What's so important about not to going to an arbitration hearing with a player?

The Tigers — again —avoided all such hearings this offseason when they signed the lone remaining arbitration-eligible player, pitcher Max Scherzer, on Monday.

"I think it's extremely important," said John Westhoff, vice president in charge of negotiations for the Tigers. "We have a good record of signing players to extensions and I think a big part is because they feel we treat them right."

In other words, don't quibble now and they might not quibble later.

In any case, what it took with Scherzer was the mid-point — not a dollar more or less.

The Tigers signed the right-hander for $6.725 million, splitting the difference between the $6.05 million they initially offered and the $7.4 million he was seeking.

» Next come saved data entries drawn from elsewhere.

**config.mk**
```make
export PLATFORM = sky130hd
export DESIGN_NAME = sprite_color_mapper_flat
export DESIGN_NICKNAME = d
export VERILOG_FILES = /design/src/rtl/sprite_color_mapper_if.sv /design/src/rtl/sprite_color_mapper.sv /design/src/flat_wrapper.sv
export SDC_FILE = /design/constraint.sdc
export NUM_CORES = 1
export LEC_CHECK = 0
export ABC_AREA = 1
export BUFFER_PORTS_ARGS = -buffer_cell sky130_fd_sc_hd__buf_2
export CAP_MARGIN = 10
export CORE_ASPECT_RATIO = 0.9
export CORE_UTILIZATION = 25
export CTS_BUF_LIST = sky130_fd_sc_hd__clkbuf_4 sky130_fd_sc_hd__clkbuf_8 sky130_fd_sc_hd__clkbuf_16
export DETAILED_ROUTE_END_ITERATION = 7
export MAX_ROUTING_LAYER = met4
export SETUP_SLACK_MARGIN = 0.5
export SLEW_MARGIN = 20
export SYNTH_ARGS = -nofsm -noshare
export SYNTH_HDL_FRONTEND = slang
export SYNTH_SLANG_ARGS = --single-unit
export TNS_END_PERCENT = 100
```
**constraint.sdc**
```tcl
create_clock -name clk -period 2.1 [get_ports clk]
set_input_delay 0.42 -clock clk [delete_from_list [all_inputs] [get_ports clk]]
set_output_delay 0.42 -clock clk [all_outputs]
set_load 0.03 [all_outputs]
```
**src/rtl/sprite_color_mapper_if.sv**
```systemverilog
`default_nettype none
// ============================================================================
// Module   : sprite_color_mapper_if
// Brief    : Host sprite-table write port, pixel input stream and colour output
//            stream of the sprite colour mapper.
// Revision : 1.0  initial release
// ============================================================================
interface sprite_color_mapper_if #(
   parameter int NUM_SPRITES = 4,
   parameter int COORD_W     = 10,
   parameter int SIZE_W      = 10,
   parameter int COLOR_W     = 8
);
   localparam int IDX_W = (NUM_SPRITES > 1) ? $clog2(NUM_SPRITES) : 1;

   logic                   frame_start;
   logic                   spr_we;
   logic [IDX_W-1:0]       spr_idx;
   logic [COORD_W-1:0]     spr_x;
   logic [COORD_W-1:0]     spr_y;
   logic [SIZE_W-1:0]      spr_size;
   logic                   spr_shape;
   logic                   spr_en;
   logic [3*COLOR_W-1:0]   spr_rgb;
   logic                   pix_valid_in;
   logic [COORD_W-1:0]     draw_x;
   logic [COORD_W-1:0]     draw_y;
   logic                   pix_valid_out;
   logic                   hit;
   logic [IDX_W-1:0]       hit_idx;
   logic [COLOR_W-1:0]     red;
   logic [COLOR_W-1:0]     green;
   logic [COLOR_W-1:0]     blue;
   logic                   commit_pending;

   modport master (
      output frame_start, spr_we, spr_idx, spr_x, spr_y, spr_size, spr_shape,
             spr_en, spr_rgb, pix_valid_in, draw_x, draw_y,
      input  pix_valid_out, hit, hit_idx, red, green, blue, commit_pending
   );

   modport slave (
      input  frame_start, spr_we, spr_idx, spr_x, spr_y, spr_size, spr_shape,
             spr_en, spr_rgb, pix_valid_in, draw_x, draw_y,
      output pix_valid_out, hit, hit_idx, red, green, blue, commit_pending
   );
endinterface
`default_nettype wire

```
**src/rtl/sprite_color_mapper.sv**
```systemverilog
`default_nettype none
// ============================================================================
// Module   : sprite_color_mapper
// Brief    : 3-stage pixel colour generator, double-buffered sprite table over
//            a gradient background. Define SPRITE_CIRCLE_EN for circle sprites.
// Revision : 1.0  initial release
// ============================================================================
module sprite_color_mapper #(
   parameter int NUM_SPRITES = 4,
   parameter int COORD_W     = 10,
   parameter int SIZE_W      = 10,
   parameter int COLOR_W     = 8
) (
   input  logic                 clk,
   input  logic                 rst_n,
   sprite_color_mapper_if.slave bus
);
   localparam int IDX_W    = (NUM_SPRITES > 1) ? $clog2(NUM_SPRITES) : 1;
   localparam int c_RGB_W  = 3 * COLOR_W;
   localparam int c_DIFF_W = COORD_W + 1;
   localparam int c_CMP_W  = (c_DIFF_W > SIZE_W) ? c_DIFF_W : SIZE_W;
`ifdef SPRITE_CIRCLE_EN
   localparam int c_SQ_W   = (2*COORD_W+3 > 2*SIZE_W) ? 2*COORD_W+3 : 2*SIZE_W;
`endif

   // Shadow / active sprite tables
   logic [COORD_W-1:0] r_sh_x    [NUM_SPRITES];
   logic [COORD_W-1:0] r_sh_y    [NUM_SPRITES];
   logic [SIZE_W-1:0]  r_sh_size [NUM_SPRITES];
   logic               r_sh_en   [NUM_SPRITES];
   logic [c_RGB_W-1:0] r_sh_rgb  [NUM_SPRITES];
   logic [COORD_W-1:0] r_act_x   [NUM_SPRITES];
   logic [COORD_W-1:0] r_act_y   [NUM_SPRITES];
   logic [SIZE_W-1:0]  r_act_size[NUM_SPRITES];
   logic               r_act_en  [NUM_SPRITES];
   logic [c_RGB_W-1:0] r_act_rgb [NUM_SPRITES];
   logic [COORD_W-1:0] w_nx_x    [NUM_SPRITES];
   logic [COORD_W-1:0] w_nx_y    [NUM_SPRITES];
   logic [SIZE_W-1:0]  w_nx_size [NUM_SPRITES];
   logic               w_nx_en   [NUM_SPRITES];
   logic [c_RGB_W-1:0] w_nx_rgb  [NUM_SPRITES];
`ifdef SPRITE_CIRCLE_EN
   logic               r_sh_circ [NUM_SPRITES];
   logic               r_act_circ[NUM_SPRITES];
   logic               w_nx_circ [NUM_SPRITES];
   logic               r1_circ   [NUM_SPRITES];
`endif
   logic               w_wr_ok;
   logic               r_pending;

   // Stage registers
   logic signed [c_DIFF_W-1:0] r1_dx   [NUM_SPRITES];
   logic signed [c_DIFF_W-1:0] r1_dy   [NUM_SPRITES];
   logic [SIZE_W-1:0]          r1_size [NUM_SPRITES];
   logic                       r1_en   [NUM_SPRITES];
   logic [c_RGB_W-1:0]         r1_rgb  [NUM_SPRITES];
   logic                       r1_valid;
   logic [3:0]                 r1_fx, r1_fy;
   logic [NUM_SPRITES-1:0]     w_hit;
   logic [NUM_SPRITES-1:0]     r2_hit;
   logic [c_RGB_W-1:0]         r2_rgb  [NUM_SPRITES];
   logic                       r2_valid;
   logic [3:0]                 r2_fx, r2_fy;
   logic                       w_win;
   logic [IDX_W-1:0]           w_win_idx;
   logic [c_RGB_W-1:0]         w_win_rgb;
   logic [COLOR_W-1:0]         w_bg_g, w_bg_b;

   assign w_wr_ok = bus.spr_we && (32'(bus.spr_idx) < NUM_SPRITES);

   // A same-cycle write is merged here so a commit picks it up.
   always_comb begin
      for (int i = 0; i < NUM_SPRITES; i++) begin
         w_nx_x[i]    = r_sh_x[i];
         w_nx_y[i]    = r_sh_y[i];
         w_nx_size[i] = r_sh_size[i];
         w_nx_en[i]   = r_sh_en[i];
         w_nx_rgb[i]  = r_sh_rgb[i];
`ifdef SPRITE_CIRCLE_EN
         w_nx_circ[i] = r_sh_circ[i];
`endif
         if (w_wr_ok && (bus.spr_idx == IDX_W'(i))) begin
            w_nx_x[i]    = bus.spr_x;
            w_nx_y[i]    = bus.spr_y;
            w_nx_size[i] = bus.spr_size;
            w_nx_en[i]   = bus.spr_en;
            w_nx_rgb[i]  = bus.spr_rgb;
`ifdef SPRITE_CIRCLE_EN
            w_nx_circ[i] = bus.spr_shape;
`endif
         end
      end
   end

   always_ff @(posedge clk or negedge rst_n) begin
      if (!rst_n) begin
         for (int i = 0; i < NUM_SPRITES; i++) begin
            r_sh_x[i]     <= '0;
            r_sh_y[i]     <= '0;
            r_sh_size[i]  <= '0;
            r_sh_en[i]    <= 1'b0;
            r_sh_rgb[i]   <= '0;
            r_act_x[i]    <= '0;
            r_act_y[i]    <= '0;
            r_act_size[i] <= '0;
            r_act_en[i]   <= 1'b0;
            r_act_rgb[i]  <= '0;
`ifdef SPRITE_CIRCLE_EN
            r_sh_circ[i]  <= 1'b0;
            r_act_circ[i] <= 1'b0;
`endif
         end
         r_pending <= 1'b0;
      end else begin
         for (int i = 0; i < NUM_SPRITES; i++) begin
            r_sh_x[i]    <= w_nx_x[i];
            r_sh_y[i]    <= w_nx_y[i];
            r_sh_size[i] <= w_nx_size[i];
            r_sh_en[i]   <= w_nx_en[i];
            r_sh_rgb[i]  <= w_nx_rgb[i];
`ifdef SPRITE_CIRCLE_EN
            r_sh_circ[i] <= w_nx_circ[i];
`endif
            if (bus.frame_start) begin
               r_act_x[i]    <= w_nx_x[i];
               r_act_y[i]    <= w_nx_y[i];
               r_act_size[i] <= w_nx_size[i];
               r_act_en[i]   <= w_nx_en[i];
               r_act_rgb[i]  <= w_nx_rgb[i];
`ifdef SPRITE_CIRCLE_EN
               r_act_circ[i] <= w_nx_circ[i];
`endif
            end
         end
         if (bus.frame_start)
            r_pending <= 1'b0;
         else if (w_wr_ok)
            r_pending <= 1'b1;
      end
   end

   assign bus.commit_pending = r_pending;

   // S1 snapshots the slot attributes with the differences so a commit
   // never mixes old and new table entries within one in-flight pixel.
   always_ff @(posedge clk or negedge rst_n) begin
      if (!rst_n) begin
         for (int i = 0; i < NUM_SPRITES; i++) begin
            r1_dx[i]   <= '0;
            r1_dy[i]   <= '0;
            r1_size[i] <= '0;
            r1_en[i]   <= 1'b0;
            r1_rgb[i]  <= '0;
`ifdef SPRITE_CIRCLE_EN
            r1_circ[i] <= 1'b0;
`endif
         end
         r1_valid <= 1'b0;
         r1_fx    <= '0;
         r1_fy    <= '0;
      end else begin
         for (int i = 0; i < NUM_SPRITES; i++) begin
            r1_dx[i]   <= $signed({1'b0, bus.draw_x}) - $signed({1'b0, r_act_x[i]});
            r1_dy[i]   <= $signed({1'b0, bus.draw_y}) - $signed({1'b0, r_act_y[i]});
            r1_size[i] <= r_act_size[i];
            r1_en[i]   <= r_act_en[i];
            r1_rgb[i]  <= r_act_rgb[i];
`ifdef SPRITE_CIRCLE_EN
            r1_circ[i] <= r_act_circ[i];
`endif
         end
         r1_valid <= bus.pix_valid_in;
         r1_fx    <= bus.draw_x[6:3];
         r1_fy    <= bus.draw_y[6:3];
      end
   end

   for (genvar i = 0; i < NUM_SPRITES; i++) begin : g_slot
      logic [c_DIFF_W-1:0] w_adx, w_ady;
      logic                w_box;
      assign w_adx = r1_dx[i][c_DIFF_W-1] ? $unsigned(-r1_dx[i]) : $unsigned(r1_dx[i]);
      assign w_ady = r1_dy[i][c_DIFF_W-1] ? $unsigned(-r1_dy[i]) : $unsigned(r1_dy[i]);
      assign w_box = (c_CMP_W'(w_adx) <= c_CMP_W'(r1_size[i])) &&
                     (c_CMP_W'(w_ady) <= c_CMP_W'(r1_size[i]));
`ifdef SPRITE_CIRCLE_EN
      logic [c_SQ_W-1:0] w_d2, w_r2;
      assign w_d2 = c_SQ_W'(w_adx) * c_SQ_W'(w_adx) + c_SQ_W'(w_ady) * c_SQ_W'(w_ady);
      assign w_r2 = c_SQ_W'(r1_size[i]) * c_SQ_W'(r1_size[i]);
      assign w_hit[i] = r1_en[i] && (r1_circ[i] ? (w_d2 <= w_r2) : w_box);
`else
      assign w_hit[i] = r1_en[i] && w_box;
`endif
   end

   always_ff @(posedge clk or negedge rst_n) begin
      if (!rst_n) begin
         for (int i = 0; i < NUM_SPRITES; i++)
            r2_rgb[i] <= '0;
         r2_hit   <= '0;
         r2_valid <= 1'b0;
         r2_fx    <= '0;
         r2_fy    <= '0;
      end else begin
         for (int i = 0; i < NUM_SPRITES; i++)
            r2_rgb[i] <= r1_rgb[i];
         r2_hit   <= w_hit;
         r2_valid <= r1_valid;
         r2_fx    <= r1_fx;
         r2_fy    <= r1_fy;
      end
   end

   // Walking downwards leaves the lowest hitting index as the winner.
   always_comb begin
      w_win     = 1'b0;
      w_win_idx = '0;
      w_win_rgb = '0;
      for (int i = NUM_SPRITES - 1; i >= 0; i--) begin
         if (r2_hit[i]) begin
            w_win     = 1'b1;
            w_win_idx = IDX_W'(i);
            w_win_rgb = r2_rgb[i];
         end
      end
   end

   if (COLOR_W == 8) begin : g_bg_8
      assign w_bg_g = COLOR_W'(8'hBF - {4'h0, r2_fx});
      assign w_bg_b = COLOR_W'(8'h7F - {4'h0, r2_fy});
   end else begin : g_bg_scaled
      localparam logic [COLOR_W-1:0] c_BG_G = COLOR_W'((32'hBF << COLOR_W) >> 8);
      localparam logic [COLOR_W-1:0] c_BG_B = COLOR_W'((32'h7F << COLOR_W) >> 8);
      assign w_bg_g = c_BG_G - COLOR_W'((32'(r2_fx) << COLOR_W) >> 4);
      assign w_bg_b = c_BG_B - COLOR_W'((32'(r2_fy) << COLOR_W) >> 4);
   end

   always_ff @(posedge clk or negedge rst_n) begin
      if (!rst_n) begin
         bus.pix_valid_out <= 1'b0;
         bus.hit           <= 1'b0;
         bus.hit_idx       <= '0;
         bus.red           <= '0;
         bus.green         <= '0;
         bus.blue          <= '0;
      end else begin
         bus.pix_valid_out <= r2_valid;
         if (!r2_valid) begin
            bus.hit     <= 1'b0;
            bus.hit_idx <= '0;
            bus.red     <= '0;
            bus.green   <= '0;
            bus.blue    <= '0;
         end else if (w_win) begin
            bus.hit     <= 1'b1;
            bus.hit_idx <= w_win_idx;
            bus.red     <= w_win_rgb[c_RGB_W-1 -: COLOR_W];
            bus.green   <= w_win_rgb[2*COLOR_W-1 -: COLOR_W];
            bus.blue    <= w_win_rgb[COLOR_W-1:0];
         end else begin
            bus.hit     <= 1'b0;
            bus.hit_idx <= '0;
            bus.red     <= '0;
            bus.green   <= w_bg_g;
            bus.blue    <= w_bg_b;
         end
      end
   end
endmodule
`default_nettype wire

```
**src/flat_wrapper.sv**
```systemverilog
// flat-port wrapper written by rule: the top's interface ports become plain ports
module sprite_color_mapper_flat 
#(
   parameter int NUM_SPRITES = 4,
   parameter int COORD_W     = 10,
   parameter int SIZE_W      = 10,
   parameter int COLOR_W     = 8
)
  (clk, rst_n, bus_frame_start, bus_spr_we, bus_spr_idx, bus_spr_x, bus_spr_y, bus_spr_size, bus_spr_shape, bus_spr_en, bus_spr_rgb, bus_pix_valid_in, bus_draw_x, bus_draw_y, bus_pix_valid_out, bus_hit, bus_hit_idx, bus_red, bus_green, bus_blue, bus_commit_pending);
  sprite_color_mapper_if #(.NUM_SPRITES(NUM_SPRITES), .COORD_W(COORD_W), .SIZE_W(SIZE_W), .COLOR_W(COLOR_W)) bus_i ();
  input  logic clk;
  input  logic rst_n;
  input wire logic [$bits(bus_i.frame_start)-1:0] bus_frame_start;
  input wire logic [$bits(bus_i.spr_we)-1:0] bus_spr_we;
  input wire logic [$bits(bus_i.spr_idx)-1:0] bus_spr_idx;
  input wire logic [$bits(bus_i.spr_x)-1:0] bus_spr_x;
  input wire logic [$bits(bus_i.spr_y)-1:0] bus_spr_y;
  input wire logic [$bits(bus_i.spr_size)-1:0] bus_spr_size;
  input wire logic [$bits(bus_i.spr_shape)-1:0] bus_spr_shape;
  input wire logic [$bits(bus_i.spr_en)-1:0] bus_spr_en;
  input wire logic [$bits(bus_i.spr_rgb)-1:0] bus_spr_rgb;
  input wire logic [$bits(bus_i.pix_valid_in)-1:0] bus_pix_valid_in;
  input wire logic [$bits(bus_i.draw_x)-1:0] bus_draw_x;
  input wire logic [$bits(bus_i.draw_y)-1:0] bus_draw_y;
  output wire logic [$bits(bus_i.pix_valid_out)-1:0] bus_pix_valid_out;
  output wire logic [$bits(bus_i.hit)-1:0] bus_hit;
  output wire logic [$bits(bus_i.hit_idx)-1:0] bus_hit_idx;
  output wire logic [$bits(bus_i.red)-1:0] bus_red;
  output wire logic [$bits(bus_i.green)-1:0] bus_green;
  output wire logic [$bits(bus_i.blue)-1:0] bus_blue;
  output wire logic [$bits(bus_i.commit_pending)-1:0] bus_commit_pending;
  assign bus_i.frame_start = bus_frame_start;
  assign bus_i.spr_we = bus_spr_we;
  assign bus_i.spr_idx = bus_spr_idx;
  assign bus_i.spr_x = bus_spr_x;
  assign bus_i.spr_y = bus_spr_y;
  assign bus_i.spr_size = bus_spr_size;
  assign bus_i.spr_shape = bus_spr_shape;
  assign bus_i.spr_en = bus_spr_en;
  assign bus_i.spr_rgb = bus_spr_rgb;
  assign bus_i.pix_valid_in = bus_pix_valid_in;
  assign bus_i.draw_x = bus_draw_x;
  assign bus_i.draw_y = bus_draw_y;
  assign bus_pix_valid_out = bus_i.pix_valid_out;
  assign bus_hit = bus_i.hit;
  assign bus_hit_idx = bus_i.hit_idx;
  assign bus_red = bus_i.red;
  assign bus_green = bus_i.green;
  assign bus_blue = bus_i.blue;
  assign bus_commit_pending = bus_i.commit_pending;
  sprite_color_mapper #(.NUM_SPRITES(NUM_SPRITES), .COORD_W(COORD_W), .SIZE_W(SIZE_W), .COLOR_W(COLOR_W)) u_core (.clk(clk), .rst_n(rst_n), .bus(bus_i));
endmodule
```
==> results.cfg, run 1 <==
[place]
io_buffers = 110
dp_hpwl_um = 59700
gp_congestion = 0.831
place_area_um2 = 37300

[drt]
wirelength_um = 84800
drt_iter0_drc = 1239
wl_met1_um = 42300
ant_nets = 0
highest_layer = met4
drc = 0
wl_met2_um = 36300
wl_met3_um = 4770
wl_per_cell_um = 16.5
vias = 21981
first_pass_iters = 8
vias_per_cell = 4.27

[yosys]
yosysSeqAreaShare_pct = 61.3
synth_fp_nets = 3305
synth_edf_count = 0
ys.flop_type = dfrtp_1
ys_warn_count = 0
yosysUniqueCellTypes = 39
synth.avg_cell_area_um2 = 10.9
netlist_area_um2 = 33300
synth_seq_cells = 815
async_flop_share_pct = 100
synth_cells = 3046

[timing]
min_period_over_period_pct = 110
worst_slew_pin_slew_ns = 0.470
setup_viol = 4
slew_headroom_pct = 68.7
fin_crit_ns = 2.30
fin_setup_tns_ns = -0.347
grt_setup_unrepaired = true
finalWorstSetupSlack_ns = -0.202
fmax_mhz = 434
finClkSkew_ns = 0.0235
hold_viol_final = 0
slew_viol_final = 0

[final_layout]
fillCellCount = 13194
drive_above_1_share_pct = 25.5
final_area_um2 = 42000
syn2layout_area_growth_pct = 26.3
fin_nets = 3608
final_common_cell = dfrtp_1
layout_common_cells = dfrtp_1 (810), nand2_1 (550), o21ai_0 (323)

[worst_setup_path]
path_max_fanout = 2
rr_startpoint = u_core.r1_dy[12]$_DFF_PN0_
arrival_ns = 2.88
start_kind = flop
crit_start = u_core.r1_dy[12]$_DFF_PN0_
crit_type = reg -> reg
worstPathRequired_ns = 2.68
end_kind = flop

[clock_network]
cts_buffers = 75
worstSkewPairLatency_ns = 0.67
cts_buffer_depth = 3
cts_tree = done
clk_pin_slew_worst_paths_ns = 0.06
cts.sinks = 815
clockRootBuffer = clkbuf_16
h-tree-depth = 3

[hold_path]
hold_class = in -> reg
min_from = bus_draw_x[3]

[floorplanning]
core.rowCount = 126
coreArea_um2 = 132000
dieArea_um2 = 135000
initial_core_util_pct = 25.3
die_height_um = 348
die_w_um = 387
ios = 112

[grt]
track_usage_pct = 12.9
grt_pass1_wl_um = 130000
overflow = 0
grt_pass1_vias = 21639
grt_max_degree = 85
antenna_found_initial = 16

[pwr]
p_per_area_nw_per_um2 = 1200
p_comb_share_pct = 30.1
power_frac_seq_pct = 41.1
p_sw_share_pct = 33.1
internal_power_mw = 33.8
cellLeakagePower_nw = 19.7
ir_drop_mv = 0.705
p_sw_mw = 16.7
pwr-share-clk_pct = 28.8

[outcome]
status = finished, violations left
violations = setup timing

[run]
drv_cap = 0
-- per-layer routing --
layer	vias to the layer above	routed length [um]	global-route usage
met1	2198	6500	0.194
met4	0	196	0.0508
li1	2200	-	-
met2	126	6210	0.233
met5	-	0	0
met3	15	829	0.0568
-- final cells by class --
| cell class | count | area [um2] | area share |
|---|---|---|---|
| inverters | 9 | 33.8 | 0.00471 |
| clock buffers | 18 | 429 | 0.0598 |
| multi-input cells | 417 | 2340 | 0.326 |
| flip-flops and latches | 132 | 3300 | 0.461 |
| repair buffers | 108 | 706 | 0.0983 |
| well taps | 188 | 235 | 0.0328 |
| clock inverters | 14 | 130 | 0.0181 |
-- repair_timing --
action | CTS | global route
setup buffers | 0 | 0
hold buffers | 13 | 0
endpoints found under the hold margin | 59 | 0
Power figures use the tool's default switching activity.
<file path="config.mk">
export PLATFORM = sky130hd
export DESIGN_NAME = serial_adder
export DESIGN_NICKNAME = d
export VERILOG_FILES = /design/src/rtl/serial_adder_pkg.sv /design/src/rtl/fa_cell.sv /design/src/rtl/serial_adder.sv
export SDC_FILE = /design/constraint.sdc
export NUM_CORES = 1
export LEC_CHECK = 0
export BUFFER_PORTS_ARGS = -buffer_cell sky130_fd_sc_hd__buf_2
export CAP_MARGIN = 20
export CORE_ASPECT_RATIO = 1.1
export CORE_MARGIN = 5
export CORE_UTILIZATION = 46
export CTS_CLUSTER_DIAMETER = 100
export DETAILED_ROUTE_END_ITERATION = 16
export PLACE_DENSITY = 0.71
export SLEW_MARGIN = 20
export SYNTH_ARGS = -nofsm -noshare
export SYNTH_HDL_FRONTEND = slang
export SYNTH_HIERARCHICAL = 1
export SYNTH_SLANG_ARGS = --single-unit
</file>
<file path="constraint.sdc">
create_clock -name clk -period 1.3 [get_ports clk]
set_input_delay 0.26 -clock clk [delete_from_list [all_inputs] [get_ports clk]]
set_output_delay 0.26 -clock clk [all_outputs]
set_load 0.01 [all_outputs]
</file>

With the agreement, the Tigers kept their record in tact of not having to go a hearing with any player since Dave Dombrowski took over as president and general manager following the 2001 season.

Faced with more cases than ever, the Tigers signed six players before the deadline to exchange numbers Jan 18. Those signing at that point were pitchers Rick Porcello, Phil Coke, Doug Fister, catcher Alex Avila and outfielders Austin Jackson and Brennan Boesch.

At the time, Westhoff called himself an "eternal optimist," saying he was hoping to avoid a hearing with Scherzer as well.

And while it went as far as a hearing being scheduled — close to the end of the Feb. 1-20 window — it was avoided.